Abstracts

THE TOPOGRAPHY OF FDG-PET HYPOMETABOLISM IN NEOCORTICAL EPILEPSY PREDICTS SURGICAL OUTCOME

Abstract number : 3.271
Submission category : 5. Human Imaging
Year : 2009
Submission ID : 10357
Source : www.aesnet.org
Presentation date : 12/4/2009 12:00:00 AM
Published date : Aug 26, 2009, 08:12 AM

Authors :
Chong Wong, A. Bleasel, L. Wen, S. Eberl, K. Byth, M. Fulham, E. Somerville and A. Mohamed

Rationale: Fluorine-18-fluorodeoxyglucose (FDG) positron emission tomography (PET) hypometabolism has been used primarily to localise the epileptogenic zone. Most studies of prognostic factors for outcome have not considered the relevance of hypometabolism remote from the focus. We investigated the surgical outcome of a large cohort of patients with neocortical epilepsy and their patterns of FDG-PET hypometabolism. Methods: We identified all patients who had undergone resective surgery for intractable neocortical epilepsy at Westmead and Royal Prince Alfred Hospitals, Sydney, Australia.between 1994 and 2004, had interictal FDG-PET study and were follow-up of at least two years after surgery. The topography of significant cortical and subcortical regions of glucose hypometabolism involving the epileptic focus and surrounding contiguous regions (perifocal hypometabolism) and those distant to and not contiguous with the perifocal hypometabolism (remote hypometabolism) was determined by SPM 2 (voxel threshold p=0.01, extent threshold≥125 voxels, uncorrected cluster-level significance p<0.05). This was compared with MRI, clinical and demographic variables using a multiple logistic regression model to identify independent predictors of seizure outcome. Results: Sixty-six neocortical epilepsy patients were studied (frontal lobe 23, neocortical temporal lobe 24, parietal lobe 6, occipital lobe 12). Of these, 63.3 % become seizure free postoperatively. On univariate analysis, the volume of perifocal hypometabolism did not differ significantly between seizure free patients or patients with persistent seizures. However, those with persistent seizures had a higher volume of remote hypometabolism (p<0.005). Multiple logistic regression analysis identified a larger volume of remote FDG-PET hypometabolism (p=0.002), older age at surgery (p=0.013) and absence of a localized MRI lesion (p=0.018) as independent predictors of seizure persistence after surgery.
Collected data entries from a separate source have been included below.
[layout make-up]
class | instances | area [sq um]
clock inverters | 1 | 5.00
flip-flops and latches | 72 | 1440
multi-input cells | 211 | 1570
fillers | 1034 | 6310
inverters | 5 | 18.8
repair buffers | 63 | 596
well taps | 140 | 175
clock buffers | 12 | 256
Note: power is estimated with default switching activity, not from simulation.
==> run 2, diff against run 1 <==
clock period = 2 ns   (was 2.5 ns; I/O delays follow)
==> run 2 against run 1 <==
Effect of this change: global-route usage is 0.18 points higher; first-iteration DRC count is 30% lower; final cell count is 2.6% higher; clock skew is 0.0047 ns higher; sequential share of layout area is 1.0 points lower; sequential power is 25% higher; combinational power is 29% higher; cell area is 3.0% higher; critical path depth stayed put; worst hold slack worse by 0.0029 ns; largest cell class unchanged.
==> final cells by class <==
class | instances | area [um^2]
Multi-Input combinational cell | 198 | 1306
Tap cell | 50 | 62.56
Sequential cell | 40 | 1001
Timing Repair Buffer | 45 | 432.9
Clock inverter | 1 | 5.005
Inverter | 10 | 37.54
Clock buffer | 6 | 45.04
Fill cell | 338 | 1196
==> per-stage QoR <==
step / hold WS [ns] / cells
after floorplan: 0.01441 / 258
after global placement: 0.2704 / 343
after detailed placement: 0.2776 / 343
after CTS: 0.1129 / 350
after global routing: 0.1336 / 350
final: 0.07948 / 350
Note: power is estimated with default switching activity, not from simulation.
[config.mk]
export PLATFORM = sky130hd
export DESIGN_NAME = pc_sequencer
export DESIGN_NICKNAME = d
export VERILOG_FILES = /design/src/rtl/cpu_pkg.sv /design/src/rtl/pc_adder.sv /design/src/rtl/pc_sequencer.sv
export SDC_FILE = /design/constraint.sdc
export NUM_CORES = 1
export LEC_CHECK = 0
export CAP_MARGIN = 30
export CORE_ASPECT_RATIO = 1.4
export CORE_MARGIN = 5
export CORE_UTILIZATION = 26
export DETAILED_ROUTE_END_ITERATION = 10
export DONT_BUFFER_PORTS = 1
export GPL_TIMING_DRIVEN = 0
export PLACE_DENSITY = 0.47
export SLEW_MARGIN = 20
export SYNTH_ARGS = -nofsm -noshare
export SYNTH_HDL_FRONTEND = slang
export SYNTH_SLANG_ARGS = --single-unit
[constraint.sdc]
create_clock -name clk -period 2.65 [get_ports clk]
set_input_delay 0.795 -clock clk [delete_from_list [all_inputs] [get_ports clk]]
set_output_delay 0.795 -clock clk [all_outputs]
set_load 0.03 [all_outputs]
[src/rtl/cpu_pkg.sv]
// Shared fetch-stage definitions: sequencer state encoding and default widths.
package cpu_pkg;

  localparam int ADDR_W_DEF = 8;
  localparam int INC_W_DEF  = 3;

  typedef enum logic [1:0] {
    BOOT    = 2'd0,
    RUN     = 2'd1,
    STALLED = 2'd2,
    HALTED  = 2'd3
  } pc_state_e;

endpackage

[src/rtl/pc_adder.sv]
// PC incrementer: adds a zero-extended step to the PC and reports the carry out.
module pc_adder #(
  parameter int ADDR_W = 8,
  parameter int INC_W  = 3
) (
  input  logic [ADDR_W-1:0] a,
  input  logic [INC_W-1:0]  b,
  output logic [ADDR_W-1:0] y,
  output logic              carry
);

  logic [ADDR_W:0] sum_s;

  assign sum_s      = {1'b0, a} + {{(ADDR_W + 1 - INC_W){1'b0}}, b};
  assign {carry, y} = sum_s;

endmodule

[src/rtl/pc_sequencer.sv]
// Program-counter sequencer: presents the PC to fetch over valid/ready, advances by a
// run-time step, takes relative/absolute redirects, stalls, halts and resumes.
module pc_sequencer
  import cpu_pkg::*;
#(
  parameter int                ADDR_W   = ADDR_W_DEF,
  parameter int                INC_W    = INC_W_DEF,
  parameter logic [ADDR_W-1:0] RESET_PC = {ADDR_W{1'b0}}
) (
  input  logic              clk,
  input  logic              rst_n,
  input  logic [INC_W-1:0]  inc,
  output logic [ADDR_W-1:0] pc_out,
  output logic              pc_valid,
  input  logic              pc_ready,
  input  logic              br_valid,
  input  logic              br_abs,
  input  logic [ADDR_W-1:0] br_val,
  input  logic              halt,
  input  logic              resume,
  output logic              halted,
  output logic              wrap
);

  pc_state_e         state_q, state_d;
  logic [ADDR_W-1:0] pc_q, pc_d;
  logic              valid_q, valid_d;
  logic              halted_q, halted_d;
  logic              wrap_q, wrap_d;
  logic              halt_pend_q, halt_pend_d;

  logic [ADDR_W-1:0] inc_pc_s;
  logic              inc_carry_s;
  logic [ADDR_W-1:0] br_pc_s;
  logic              hs_s;
  logic              pend_s;

  pc_adder #(
    .ADDR_W(ADDR_W),
    .INC_W (INC_W)
  ) u_pc_adder (
    .a    (pc_q),
    .b    (inc),
    .y    (inc_pc_s),
    .carry(inc_carry_s)
  );

  assign br_pc_s = br_abs ? br_val : (pc_q + br_val);
  assign hs_s    = valid_q & pc_ready;
  // A halt request is remembered until the outstanding PC is consumed or a branch lands.
  assign pend_s  = halt | halt_pend_q;

  // Next-state and next-output logic.
  always_comb begin
    state_d     = state_q;
    pc_d        = pc_q;
    valid_d     = valid_q;
    halted_d    = halted_q;
    wrap_d      = wrap_q;
    halt_pend_d = halt_pend_q;

    case (state_q)
      BOOT: begin
        state_d = RUN;
        valid_d = 1'b1;
      end
      RUN, STALLED: begin
        if (br_valid || hs_s) begin
          if (br_valid) begin
            pc_d = br_pc_s;
          end else begin
            pc_d   = inc_pc_s;
            wrap_d = wrap_q | inc_carry_s;
          end
          if (pend_s) begin
            state_d     = HALTED;
            valid_d     = 1'b0;
            halted_d    = 1'b1;
            halt_pend_d = 1'b0;
          end else begin
            state_d = RUN;
          end
        end else begin
          state_d     = STALLED;
          halt_pend_d = pend_s;
        end
      end
      HALTED: begin
        if (resume && !halt) begin
          state_d  = RUN;
          valid_d  = 1'b1;
          halted_d = 1'b0;
        end else begin
          state_d = HALTED;
        end
      end
      default: begin
        state_d  = BOOT;
        pc_d     = RESET_PC;
        valid_d  = 1'b0;
        halted_d = 1'b0;
      end
    endcase
  end

  // State and output registers.
  always_ff @(posedge clk or negedge rst_n) begin
    if (!rst_n) begin
      state_q     <= BOOT;
      pc_q        <= RESET_PC;
      valid_q     <= 1'b0;
      halted_q    <= 1'b0;
      wrap_q      <= 1'b0;
      halt_pend_q <= 1'b0;
    end else begin
      state_q     <= state_d;
      pc_q        <= pc_d;
      valid_q     <= valid_d;
      halted_q    <= halted_d;
      wrap_q      <= wrap_d;
      halt_pend_q <= halt_pend_d;
    end
  end

  assign pc_out   = pc_q;
  assign pc_valid = valid_q;
  assign halted   = halted_q;
  assign wrap     = wrap_q;

endmodule

Word-level counts from Yosys, hierarchy flattened
Cells that the tools add are included.

Flip-flop bits (word level): 14. Latch bits: 0. Memory bits (writable): 0. Bits in read-only memories: 0. Memories: 0.

Add/sub/neg operators: 2. Multiply operators: 0. Div/mod/pow operators: 0. $lt $le $gt $ge: 0. Eq/ne operators: 7. Shift-type cells: 0. Mux-type cells: 15. Bitwise logic cells: 4. Reductions and logical operators: 11.

Operators by type and width (number): two-way mux 8 bit (2); adder 8 x 3 -> 9 bit (1); adder 8 bit (1); inequality test 2 bit (second input constant) (4); two-way mux 1 bit (7); two-way mux 2 bit (3); case mux 2 bit (3 select lines) (1); AND reduction 3 bit (2); equality test 2 bit (second input constant) (2); AND reduction 2 bit (2); AND reduction 4 bit (1); case mux 1 bit (3 select lines) (1); equality test 2 x 1 -> 1 bit (second input constant) (1); zero test 2 bit (1); bitwise OR 1 bit (2); case mux 1 bit (2 select lines) (1); nonzero test 2 bit (1); OR reduction 2 bit (1); AND 1 bit (1); logical AND 1 bit (1); zero test 1 bit (1); logical OR 1 bit (1); NOT 1 bit (1).

Longest topological paths before layout
Gate-level depths: netlist of the first run.

Depth in word-level cells: 4. Depth in mapped cells: 8.

Hierarchy
From an unflattened synthesis of the first run, not the netlist that was laid out.

Cells, all modules: 148. Area total of the unflattened synthesis: 1282.5 µm².

By module, submodules not included: pc_sequencer (instances 1, cells an instance 127, area each 1104.8 µm²); pc_adder (instances 1, cells an instance 21, area each 177.7 µm²).

Worst setup path before layout of the first run
OpenSTA, ideal clock, no wires.

Kind: input port to flip-flop. Start point: input br_val[0]. End point: register pc_q[6] (netlist: pc_out[6]). Library setup time: 101 ps. Arrival: 2268 ps. Setup slack: 282 ps. Stages: 8. Buffers on the path: 0. Path through: ha_1 > inv_1 > fa_1 > nor2b_1 > o21ai_0 > a21oi_1 > mux2_2 > nor4_1.

Word-level cells in the longest chain between the ends: 3.

RTL lines: from (decl) (RTL line pc_sequencer.sv:18) `input logic [ADDR_W-1:0] br_val,`; adder 8 bit (RTL line pc_sequencer.sv:48) `assign br_pc_s = br_abs ? br_val : (pc_q + br_val);`; two-way mux 8 bit (RTL line pc_sequencer.sv:48); two-way mux 8 bit (RTL line pc_sequencer.sv:69) `if (br_valid) begin`; to (signal assigned) (RTL line pc_sequencer.sv:117) `pc_q <= pc_d;`; to (decl) (RTL line pc_sequencer.sv:26) `logic [ADDR_W-1:0] pc_q, pc_d;`.

Every way passes these cells. A chain may end at the register's enable or synchronous reset.

Worst setup path in the final report of the first run
Start point: register pc_q[0] (netlist: pc_out[0]). End point: register pc_q[6] (netlist: pc_out[6]).

Word-level cells in the longest chain between the ends: 3. Elaborated cells between the ends (all ways): 4. Classes of those cells: add/sub (2); mux (2).

RTL lines (RTL line): adder 8 bit (pc_sequencer.sv:48); two-way mux 8 bit (pc_sequencer.sv:48); two-way mux 8 bit (*) (pc_sequencer.sv:69).

Every way passes the cells marked *; elsewhere a longest branch is shown, timed or not.

==> results by group, run 1 <==
GRT
  – Initial antenna violation count: 0
  – First-pass GRT wire length: 5710 µm
  – GRT met1 Usage: 11.5%
  – Overall routing resource usage: 11.1%
  – Largest net degree at the start of global routing: 15
  – Met2 global-route usage: between 20 and 25%
  – GRT Residual Overflow: 0
  – Gr busiest metal: met2
  – Number of global-route vias before repair: 1202
  – Fraction of met3 tracks used by global routing: 2.47%

Hold path
  – Worst hold-check path type: in2async

Synthesis
  – Fraction of synthesis flops using an asynchronous set or reset pin: 100%
  – Xor and xnor area share after synthesis: between 1 and 1.5%
  – List of most frequent post-synthesis cells: a21oi_1 (17), o21ai_0 (16), dfrtp_1 (14), ha_1 (12), nand2_1 (12)
  – Post-synthesis compound-gate area fraction: 25.4%
  – Post-synth top flop: dfrtp_1
  – Fraction of the mapped netlist area in adder cells: between 10% and 20%
  – Number of distinct library cells after synthesis: 44
  – Most frequent cell after synthesis: a21oi_1
  – Yosys warnings: 0
  – Number of register bits inferred by synthesis: 14
  – Top cell type's share of synthesized area: 27.3%
  – Synthesized Nets: 185
  – Summed instance area of the synthesized netlist: 1280 µm²
  – Ranking of synthesized cells by area: dfrtp_1 (27%), ha_1 (12%), a21oi_1 (6.6%)
  – Portion of netlist area occupied by mux cells: between 4 and 5%
  – Sequential area share after synthesis: 27.3%
  – Number of standard cells after synthesis: between 150 and 200
  – Syn_area_per_cell: 8.37 µm²
  – Synth Area in Simple Gates: between 20% and 30%
  – Count of flip-flops with a built-in enable after synthesis: 0
  – Cell type contributing the most total cell area after synthesis: dfrtp_1
  – Combinational family with the most area after synthesis: compound AO/OA/AOI/OAI gates

Floorplanning
  – Die Outline Area: roughly 6500 µm²
  – Area of the core region: 4800 µm²
  – Horizontal die dimension: 69.3 µm
  – I/O Pins: 29
  – Die Ht: 93.1 µm
  – Starting density of the core: 26.7%
  – Row count: 30

CTS
  – Master cell of the clock root buffer: clkbuf_8
  – Clock-pin slew on the worst setup and hold paths: approximately 0.06 ns
  – Clock insertion delay at the later pin of the skew report: 0.24 ns
  – Number of setup buffers added after CTS: 0
  – Clock Tree Buf Depth: 2
  – CTS tree: done
  – TritonCTS sink count: 14
  – Maximum level of the CTS H-tree: 1
  – Number of CTS-inserted buffers: 3
  – Hold_buf cts: 0
  – Post-CTS resize count: 0

Routing
  – Total via count after detailed routing: 1153
  – Detailed-route wire length: 3370 µm
  – Average vias per placed instance: 5.24
  – WL/cell: ~15 µm
  – DR DRC count: 0
  – Count of routing violations after the opening detailed-route iteration: 36
  – Antenna-violating nets left: 0
  – Number of search-and-repair iterations in the first detailed-routing pass: 4

Power and ir drop
  – Power after layout: 1.74 mW
  – Max rail drop VDD: 0.375 mV
  – Power Density: 1240 nW/µm²
  – P_leak: 0.606 nW

Timing
  – Final hold viol count: 0
  – Setup skew after layout: 0.00268 ns
  – Max Freq: 408 MHz
  – Transition time at the pin with the least slew margin: 0.543 ns
  – Count of pins over their slew limit: 0
  – Setup repair after global routing missed its margin: false
  – Min Clock Period, post-route: ~2.5 ns
  – Worst rel slew slack: 63.8%
  – Finish-stage setup viols: 0
  – Final Cycle Share: 92.5%
  – Total negative slack: 0 ns

Layout
  – Relative area change from synthesis to final layout: 9.47%
  – Final Net Count: between 150 and 200
  – Post-layout utilization of the core: between 20% and 30%
  – Share of cells above drive strength 1: 7.69%
  – Final antenna diode count: 0

Critical path
  – Flop2flop setup slack: about 0.2 ns
  – Crit path kind: reg2reg
  – Crit. Startpoint: pc_out[0]
  – Required arrival time at the worst endpoint: 2.80 ns
  – Worst-case reg-to-reg path depth: 8
  – Reg-to-reg endpoint: pc_out[6]
  – Type of destination of the critical path: flop
  – Startpoint type of the worst setup path: flop
  – Arrival time of data at the critical path endpoint: ~2.6 ns
  – Startpoint of the worst register-to-register path: pc_out[0]
  – Maximum fanout encountered on the critical timing path: 4

Status
  – Result of the run: finished clean

Place
  – # port buffers: 0
  – Placed wire-length estimate: 2760 µm
  – GP Congestion: 0.792

Flow run
  – Max-capacitance violation count: 0
==> metal layers <==
metal / wire length (µm) / vias up
li1: - / 564
met1: 1270 / 551
met2: 1840 / 30
met3: 194 / 8
met4: 63 / 0
met5: 0 / -
==> where the power goes <==
part	total (mW)	switching (mW)	leakage, nW	internal [mW]
Sequential	0.631	0.312	0.166	0.319
Clock	0.176	0.0752	0.0216	0.101
Combinational	0.938	0.513	0.418	0.425
Total	1.74	0.900	0.606	0.845
==> kinds of logic after synthesis <==
group	count (synthesis)
xor+xnor	2
flops	14
simple gates	49
compound gates	53
mux	5
buf+inv	16
fa+ha+maj	14
==> sequential cells by signal, summed over array words and instances, names as in the netlist <==
name and flops:
halted 1, wrap 1, pc_out 8, pc_valid 1, state_q 2, halt_pend_q 1
==> cells in the final DEF (no fill, tap or decap), types with 3 or more instances in the layout <==
cell type   n
a21o_1      5
a21oi_1    17
clkbuf_1    3
clkbuf_8    4
dfrtp_1    14
ha_1       12
inv_1      11
mux2i_1     3
nand2_1    12
nand3_1     3
nor2_1      8
nor2b_1     5
nor4_1      5
o21ai_0    16
or3_1       3
==> cell type report <==
| type | instances | area, µm² |
|---|---|---|
| flip-flops and latches | 14 | 350 |
| well taps | 64 | 80.1 |
| fillers | 554 | 3400 |
| inverters | 11 | 41.3 |
| clock buffers | 3 | 41.3 |
| multi-input cells | 123 | 853 |
| plain buffers | 5 | 36.3 |
==> worst max-delay path by stage <==
stage	to	slack, ns	cells past startpoint
floorplan	pc_out[6]	0.28	8
global placement	pc_out[6]	0.05	8
detailed placement	pc_out[6]	0.04	8
CTS	pc_out[6]	0.14	8
global route	pc_out[6]	0.04	8
finish	pc_out[6]	0.20	8
==> through the flow <==
stage	instance area, µm²	hold WS (ns)	std cells	setup WS (ns)
after global routing	1400	0.226	220	0.0360
after CTS	1400	0.232	220	0.144
after detailed placement	1360	0.500	217	0.0404
final	1400	0.241	220	0.199
after global placement	1360	0.500	217	0.0517
after floorplan	1280	0.480	153	0.282
==> worst max-delay path, stage by stage (launching register included) <==
cell	delay, ns
dfrtp_1	0.57
ha_1	0.25
inv_1	0.06
fa_1	0.41
nor2b_1	0.12
o21ai_0	0.11
a21oi_1	0.26
mux2_2	0.37
nor4_1	0.21
Power figures use the tool's default switching activity.
==> inputs of run 2 (changes only) <==
Settings changed: ABC_AREA set to 1.
==> results by group, run 2 <==
Status
  – Result of the run: finished clean

Synthesis
  – Syn_area_per_cell: 6.66 µm²
  – Cell type contributing the most total cell area after synthesis: dfrtp_1
  – Top cell type's share of synthesized area: 25.6%
  – Post-synthesis compound-gate area fraction: 13.6%
  – Summed instance area of the synthesized netlist: 1370 µm²
  – Synthesized Nets: 237
  – Number of distinct library cells after synthesis: 29
  – Count of flip-flops with a built-in enable after synthesis: 0
  – Combinational family with the most area after synthesis: simple AND/OR/NAND/NOR gates
  – Fraction of the mapped netlist area in adder cells: 13.9%
  – Number of standard cells after synthesis: ~210
  – Post-synth top flop: dfrtp_1
  – Yosys warnings: 0
  – Synth Area in Simple Gates: 32.7%
  – Portion of netlist area occupied by mux cells: less than 1%
  – Xor and xnor area share after synthesis: 1.92%
  – Fraction of synthesis flops using an asynchronous set or reset pin: 100%
  – Number of register bits inferred by synthesis: 14
  – Ranking of synthesized cells by area: dfrtp_1 (26%), nand2_1 (13%), ha_1 (11%)
  – List of most frequent post-synthesis cells: nand2_1 (47), inv_1 (31), nor2_1 (31), a21oi_1 (19), nand3_1 (16)
  – Most frequent cell after synthesis: nand2_1
  – Sequential area share after synthesis: 25.6%

Place
  – # port buffers: 0
  – Placed cell count: approximately 270
  – Placed wire-length estimate: 2890 µm
  – GP Congestion: about 0.8

Timing
  – Finish-stage setup viols: 0
  – Setup skew after layout: 0.00193 ns
  – Transition time at the pin with the least slew margin: 0.483 ns
  – Count of pins over their slew limit: 0
  – Total negative slack: 0 ns
  – Min Clock Period, post-route: 2.13 ns
  – Setup repair after global routing missed its margin: false
  – Max Freq: 470 MHz
  – Final hold viol count: 0
  – Final Cycle Share: 80.4%
  – Worst rel slew slack: 67.8%

Routing
  – DR DRC count: 0
  – WL/cell: 12.7 µm
  – Detailed-route wire length: around 3500 µm
  – Count of routing violations after the opening detailed-route iteration: 28
  – Average vias per placed instance: 4.41
  – Antenna-violating nets left: 0
  – Total via count after detailed routing: 1214
  – Number of search-and-repair iterations in the first detailed-routing pass: 4

Layout
  – Most common cell after layout, fill and taps aside: nand2_1
  – Final Net Count: 242
  – Leading cell types in the layout, fill and taps excluded: nand2_1 (47), inv_1 (31), nor2_1 (31)
  – Flip-flop count of the largest register after layout: 8
  – Share of cells above drive strength 1: 8.13%
  – FILL cells: 567
  – Post-layout utilization of the core: 29.2%
  – Final antenna diode count: 0
  – Relative area change from synthesis to final layout: 10.1%
  – Non-filler cells in the finished layout: roughly 280

CTS
  – Number of CTS-inserted buffers: 3
  – Number of setup buffers added after CTS: 0
  – CTS tree: done
  – Post-CTS resize count: 0
  – TritonCTS sink count: 14
  – Maximum level of the CTS H-tree: 1
  – Clock insertion delay at the later pin of the skew report: 0.25 ns
  – Clock-pin slew on the worst setup and hold paths: 0.06 ns
  – Master cell of the clock root buffer: clkbuf_8
  – Hold_buf cts: 0
  – Clock Tree Buf Depth: 2

GRT
  – GRT Residual Overflow: 0
  – Largest net degree at the start of global routing: 15
  – Number of global-route vias before repair: approximately 1.3k
  – Initial antenna violation count: 0
  – First-pass GRT wire length: between 6000 and 7000 µm
  – Overall routing resource usage: 11.4%

Critical path
  – Startpoint type of the worst setup path: flop
  – Crit. Startpoint: pc_out[0]
  – Worst Setup EP: pc_out[6]
  – Maximum fanout encountered on the critical timing path: 4
  – Type of destination of the critical path: flop
  – Worst-case reg-to-reg path depth: 9
  – Flop2flop setup slack: 0.52 ns
  – Required arrival time at the worst endpoint: 2.79 ns
  – Reg-to-reg endpoint: pc_out[6]
  – Startpoint of the worst register-to-register path: pc_out[0]
  – Arrival time of data at the critical path endpoint: 2.27 ns
  – Crit path kind: reg2reg

Hold path
  – Worst hold-check path type: in2async

Floorplanning
  – Horizontal die dimension: approximately 71 µm
  – Row count: 31
  – Die Outline Area: a little under 7000 µm²
  – Area of the core region: 5160 µm²
  – I/O Pins: 29
  – Die Ht: 95.8 µm
  – Starting density of the core: 26.5%

Power and ir drop
  – Switching portion of total power: 53.0%
  – Comb pwr share: 57.2%
  – P_leak: 0.780 nW
  – Fraction of power consumed by the clock network: 11.3%
  – Max rail drop VDD: approximately 0.6 mV
  – Power Density: 1270 nW/µm²
  – Switching power of the nets: around 1 mW
  – Fraction of power consumed by sequential logic: 31.5%
  – P_int: between 800 and 900 µW

Flow run
  – Max-capacitance violation count: 0
## run 2: cell types whose count changed after synthesis, moves of 3 or more
| cell | previous run | this run |
|---|---|---|
| a21o_1 | 5 | 0 |
| inv_2 | 0 | 3 |
| nor2_1 | 8 | 31 |
| nor2b_1 | 5 | 0 |
| mux2i_1 | 3 | 0 |
| inv_1 | 11 | 31 |
| o21ai_0 | 16 | 6 |
| nand2_1 | 12 | 47 |
| nor4_1 | 5 | 0 |
| nand3_1 | 3 | 16 |
| or3_1 | 3 | 0 |
| clkbuf_1 | 3 | 0 |
## run 2: cell families (layout without fill, tap and decap cells)
logic type | count (synthesis) | count (layout)
and+or+nand+nor | 104 | 104
buffers and inverters | 37 | 41
adders and majority gates | 14 | 14
muxes | 1 | 1
xor gates and xnor gates | 3 | 3
DFF | 14 | 14
AOI/OAI and AO/OA | 32 | 32
## run 2: layout make-up
cell class              instances  area, µm²  share of cell area (%)
multi-input cells             154        861                    57.2
plain buffers                   3       27.5                    1.83
inverters                      34        128                    8.49
clock buffers                   4       55.1                    3.66
well taps                      66       82.6                    5.49
flip-flops and latches         14        350                    23.3
## run 2: layer usage
layer | global-route usage (%) | share of wire [%] | up-vias
met1 | 11.5 | 38 | 532
met4 | 4.23 | 1.7 | 0
met3 | 2.19 | 4.1 | 5
met5 | 0 | 0 | -
li1 | - | - | 660
met2 | 22.5 | 56 | 17
## run 2: worst max-delay path, cell delays in order, from the launching register on
cell and delay [ns]:
dfrtp_1 0.58, ha_1 0.29, inv_1 0.07, fa_1 0.44, o21ai_2 0.22, nand3_1 0.13, nand2_1 0.09, nor2_1 0.04
nor2_1 0.09, a21oi_1 0.07
## run 2: worst min path at each step
stage	startpoint	to	cells after the start	slack [ns]
final	rst_n	wrap	0	0.23
after global routing	rst_n	pc_out[1]	0	0.22
after CTS	rst_n	pc_out[0]	0	0.23
after detailed placement	rst_n	wrap	0	0.50
after global placement	rst_n	wrap	0	0.50
after floorplan	rst_n	halt_pend_q	0	0.50
`src/rtl/comparador_serial_nb_pkg.sv`:
```
// Shared types and helpers for the bit-serial magnitude comparator.
package comparador_serial_nb_pkg;

    typedef enum logic [1:0] {
        S_IDLE  = 2'd0,
        S_SHIFT = 2'd1,
        S_DONE  = 2'd2
    } state_t;

    // Width of a counter able to hold 0..width.
    function automatic int cnt_w(input int width);
        return $clog2(width + 1);
    endfunction

endpackage

```
`src/rtl/comparador_serial_nb_bit.sv`:
```
// One-bit compare cell: equality and A-greater-than-B for a single bit pair.
module comparador_bit (
    input  logic a_bit,
    input  logic b_bit,
    output logic eq,
    output logic gt
);

    // Pure combinational cell.
    always_comb begin
        eq = ~(a_bit ^ b_bit);
        gt = a_bit & ~b_bit;
    end

endmodule

```
`src/rtl/comparador_serial_nb.sv`:
```
// Bit-serial WIDTH-bit unsigned magnitude comparator, MSB first, with a
// start/busy/done handshake. Flags hold until the next accepted start.
module comparador_serial_nb
    import comparador_serial_nb_pkg::*;
#(
    parameter int  WIDTH      = 8,
    parameter bit  EARLY_EXIT = 1'b1,
    localparam int CNT_W      = cnt_w(WIDTH)
) (
    input  logic             clk,
    input  logic             rst,
    input  logic             start,
    input  logic [WIDTH-1:0] a,
    input  logic [WIDTH-1:0] b,
    output logic             busy,
    output logic             done,
    output logic             a_eq_b,
    output logic             a_gt_b,
    output logic             a_lt_b,
    output logic [CNT_W-1:0] bit_count
);

    state_t             state;
    logic [WIDTH-1:0]   sh_a;
    logic [WIDTH-1:0]   sh_b;
    logic               pend_diff;
    logic               pend_gt;

    logic               bit_eq;
    logic               bit_gt;
    logic               verdict_diff;
    logic               verdict_gt;
    logic [CNT_W-1:0]   cnt_next;
    logic               finish;
    logic               shift_en;

    comparador_bit u_bit (
        .a_bit (sh_a[WIDTH-1]),
        .b_bit (sh_b[WIDTH-1]),
        .eq    (bit_eq),
        .gt    (bit_gt)
    );

    // Fold the current MSB result into the pending verdict; the first
    // difference wins and later bits never overwrite it.
    always_comb begin
        verdict_diff = pend_diff | ~bit_eq;
        verdict_gt   = pend_diff ? pend_gt : bit_gt;
        cnt_next     = bit_count + CNT_W'(1);
        finish       = (cnt_next == CNT_W'(WIDTH)) || (EARLY_EXIT && !bit_eq);
        shift_en     = bit_eq || !EARLY_EXIT;
    end

    // FSM, shift registers, counter and registered result flags.
    always_ff @(posedge clk) begin
        if (rst) begin
            state     <= S_IDLE;
            sh_a      <= '0;
            sh_b      <= '0;
            pend_diff <= 1'b0;
            pend_gt   <= 1'b0;
            busy      <= 1'b0;
            done      <= 1'b0;
            a_eq_b    <= 1'b0;
            a_gt_b    <= 1'b0;
            a_lt_b    <= 1'b0;
            bit_count <= '0;
        end else begin
            case (state)
                S_IDLE, S_DONE: begin
                    done <= 1'b0;
                    if (start) begin
                        sh_a      <= a;
                        sh_b      <= b;
                        pend_diff <= 1'b0;
                        pend_gt   <= 1'b0;
                        a_eq_b    <= 1'b0;
                        a_gt_b    <= 1'b0;
                        a_lt_b    <= 1'b0;
                        bit_count <= '0;
                        busy      <= 1'b1;
                        state     <= S_SHIFT;
                    end else begin
                        busy  <= 1'b0;
                        state <= S_IDLE;
                    end
                end
                S_SHIFT: begin
                    bit_count <= cnt_next;
                    pend_diff <= verdict_diff;
                    pend_gt   <= verdict_gt;
                    if (shift_en) begin
                        sh_a <= {sh_a[WIDTH-2:0], 1'b0};
                        sh_b <= {sh_b[WIDTH-2:0], 1'b0};
                    end
                    if (finish) begin
                        busy   <= 1'b0;
                        done   <= 1'b1;
                        a_eq_b <= ~verdict_diff;
                        a_gt_b <= verdict_diff & verdict_gt;
                        a_lt_b <= verdict_diff & ~verdict_gt;
                        state  <= S_DONE;
                    end
                end
                default: begin
                    busy  <= 1'b0;
                    done  <= 1'b0;
                    state <= S_IDLE;
                end
            endcase
        end
    end

endmodule

```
The presence of secondarily generalized tonic-clonic seizures (SGTCS) was associated with a larger volume of remote hypometabolism (p < 0.005). Conclusions: Remote glucose hypometabolism is associated with poor surgical outcome. The significant relationship between SGTCS and remote hypometabolism may reflect more extensive epileptogenicity.